** THE TASK **
Among the records that follow, set down only the lines from the one containing "peakVddDrop_mv 0.4273 \" to the one containing "AOI/OAI and AO/OA", both included, exactly.

+++

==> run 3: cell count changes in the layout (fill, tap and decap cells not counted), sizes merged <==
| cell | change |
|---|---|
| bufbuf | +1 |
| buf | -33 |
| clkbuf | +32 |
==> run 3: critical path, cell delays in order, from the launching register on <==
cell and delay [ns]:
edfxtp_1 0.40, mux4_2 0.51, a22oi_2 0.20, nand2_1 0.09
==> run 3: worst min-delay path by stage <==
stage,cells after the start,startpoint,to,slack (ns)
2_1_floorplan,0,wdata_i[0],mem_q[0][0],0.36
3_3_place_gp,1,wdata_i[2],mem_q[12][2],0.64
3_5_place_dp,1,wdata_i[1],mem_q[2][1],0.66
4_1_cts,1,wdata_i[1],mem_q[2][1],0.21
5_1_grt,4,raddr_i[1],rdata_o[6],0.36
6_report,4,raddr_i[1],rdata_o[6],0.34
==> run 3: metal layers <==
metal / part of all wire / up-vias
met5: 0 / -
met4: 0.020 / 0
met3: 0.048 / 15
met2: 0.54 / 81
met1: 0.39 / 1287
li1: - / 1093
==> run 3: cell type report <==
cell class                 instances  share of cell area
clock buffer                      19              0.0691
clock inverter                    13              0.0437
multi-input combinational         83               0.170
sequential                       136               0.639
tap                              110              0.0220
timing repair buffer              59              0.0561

+++

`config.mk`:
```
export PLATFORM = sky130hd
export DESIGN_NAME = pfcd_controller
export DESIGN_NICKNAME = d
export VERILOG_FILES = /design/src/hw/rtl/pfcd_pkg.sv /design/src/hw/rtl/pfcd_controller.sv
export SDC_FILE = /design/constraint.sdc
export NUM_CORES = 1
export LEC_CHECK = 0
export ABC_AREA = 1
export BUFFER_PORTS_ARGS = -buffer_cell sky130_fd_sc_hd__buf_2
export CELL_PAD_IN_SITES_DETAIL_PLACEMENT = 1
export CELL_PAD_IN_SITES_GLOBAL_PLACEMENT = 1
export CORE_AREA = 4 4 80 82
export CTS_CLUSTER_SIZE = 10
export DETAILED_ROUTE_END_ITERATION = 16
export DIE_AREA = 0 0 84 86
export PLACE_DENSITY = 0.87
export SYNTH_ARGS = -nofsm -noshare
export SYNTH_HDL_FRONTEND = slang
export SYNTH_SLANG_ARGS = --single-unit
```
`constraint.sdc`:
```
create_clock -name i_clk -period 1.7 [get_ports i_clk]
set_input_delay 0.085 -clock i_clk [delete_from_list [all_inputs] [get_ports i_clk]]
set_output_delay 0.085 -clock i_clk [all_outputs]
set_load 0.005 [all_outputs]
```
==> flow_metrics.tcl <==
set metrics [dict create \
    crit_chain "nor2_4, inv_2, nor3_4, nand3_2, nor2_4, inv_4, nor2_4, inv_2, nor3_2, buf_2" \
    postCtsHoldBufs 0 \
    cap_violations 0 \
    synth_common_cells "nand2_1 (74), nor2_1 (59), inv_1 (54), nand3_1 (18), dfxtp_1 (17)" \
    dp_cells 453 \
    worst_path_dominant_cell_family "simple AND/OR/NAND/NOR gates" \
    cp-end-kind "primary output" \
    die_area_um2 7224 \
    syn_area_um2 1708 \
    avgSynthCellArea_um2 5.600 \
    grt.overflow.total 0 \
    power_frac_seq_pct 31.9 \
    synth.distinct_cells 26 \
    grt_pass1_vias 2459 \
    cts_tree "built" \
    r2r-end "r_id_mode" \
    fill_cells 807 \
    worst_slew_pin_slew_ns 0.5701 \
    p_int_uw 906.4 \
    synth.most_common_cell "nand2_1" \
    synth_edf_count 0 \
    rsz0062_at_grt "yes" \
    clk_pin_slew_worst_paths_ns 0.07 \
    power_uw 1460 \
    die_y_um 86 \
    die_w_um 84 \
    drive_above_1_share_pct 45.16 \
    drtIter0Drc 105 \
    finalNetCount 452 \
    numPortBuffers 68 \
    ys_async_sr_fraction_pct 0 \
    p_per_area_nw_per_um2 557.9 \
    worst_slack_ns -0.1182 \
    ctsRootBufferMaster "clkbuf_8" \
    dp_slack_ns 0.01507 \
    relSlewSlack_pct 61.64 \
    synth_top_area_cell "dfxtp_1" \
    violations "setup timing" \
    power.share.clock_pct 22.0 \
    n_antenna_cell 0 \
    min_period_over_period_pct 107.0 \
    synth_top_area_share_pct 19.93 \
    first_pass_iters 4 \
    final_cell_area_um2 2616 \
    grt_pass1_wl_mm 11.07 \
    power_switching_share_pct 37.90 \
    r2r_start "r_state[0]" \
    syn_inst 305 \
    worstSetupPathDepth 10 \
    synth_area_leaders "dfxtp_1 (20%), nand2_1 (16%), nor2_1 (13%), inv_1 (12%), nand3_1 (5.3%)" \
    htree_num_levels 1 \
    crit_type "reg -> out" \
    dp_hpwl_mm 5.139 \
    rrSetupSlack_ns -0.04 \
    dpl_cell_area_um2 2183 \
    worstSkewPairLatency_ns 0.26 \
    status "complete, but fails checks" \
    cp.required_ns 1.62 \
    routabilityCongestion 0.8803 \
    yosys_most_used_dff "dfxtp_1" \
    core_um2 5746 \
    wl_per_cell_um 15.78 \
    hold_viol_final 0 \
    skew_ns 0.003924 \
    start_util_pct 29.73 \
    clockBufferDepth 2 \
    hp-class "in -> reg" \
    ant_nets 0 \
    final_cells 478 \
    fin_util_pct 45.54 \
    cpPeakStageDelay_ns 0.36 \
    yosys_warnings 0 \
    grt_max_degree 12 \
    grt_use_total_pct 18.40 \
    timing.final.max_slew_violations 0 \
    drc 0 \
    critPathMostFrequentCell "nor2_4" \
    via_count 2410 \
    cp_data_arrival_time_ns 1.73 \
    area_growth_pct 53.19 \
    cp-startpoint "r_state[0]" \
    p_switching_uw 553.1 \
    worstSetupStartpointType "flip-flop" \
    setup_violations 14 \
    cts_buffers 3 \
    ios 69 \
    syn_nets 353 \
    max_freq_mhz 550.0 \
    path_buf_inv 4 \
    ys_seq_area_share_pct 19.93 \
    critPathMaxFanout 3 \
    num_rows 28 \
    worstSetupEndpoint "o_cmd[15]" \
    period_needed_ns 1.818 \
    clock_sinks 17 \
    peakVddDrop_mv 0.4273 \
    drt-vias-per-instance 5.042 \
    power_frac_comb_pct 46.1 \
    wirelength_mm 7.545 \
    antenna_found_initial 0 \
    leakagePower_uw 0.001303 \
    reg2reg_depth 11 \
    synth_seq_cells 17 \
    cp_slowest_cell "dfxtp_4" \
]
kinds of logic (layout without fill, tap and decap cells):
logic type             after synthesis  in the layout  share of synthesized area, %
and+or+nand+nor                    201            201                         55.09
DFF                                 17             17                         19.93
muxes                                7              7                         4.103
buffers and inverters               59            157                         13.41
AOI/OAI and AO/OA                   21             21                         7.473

+++

** REPLY **
    peakVddDrop_mv 0.4273 \
    drt-vias-per-instance 5.042 \
    power_frac_comb_pct 46.1 \
    wirelength_mm 7.545 \
    antenna_found_initial 0 \
    leakagePower_uw 0.001303 \
    reg2reg_depth 11 \
    synth_seq_cells 17 \
    cp_slowest_cell "dfxtp_4" \
]
kinds of logic (layout without fill, tap and decap cells):
logic type             after synthesis  in the layout  share of synthesized area, %
and+or+nand+nor                    201            201                         55.09
DFF                                 17             17                         19.93
muxes                                7              7                         4.103
buffers and inverters               59            157                         13.41
AOI/OAI and AO/OA                   21             21                         7.473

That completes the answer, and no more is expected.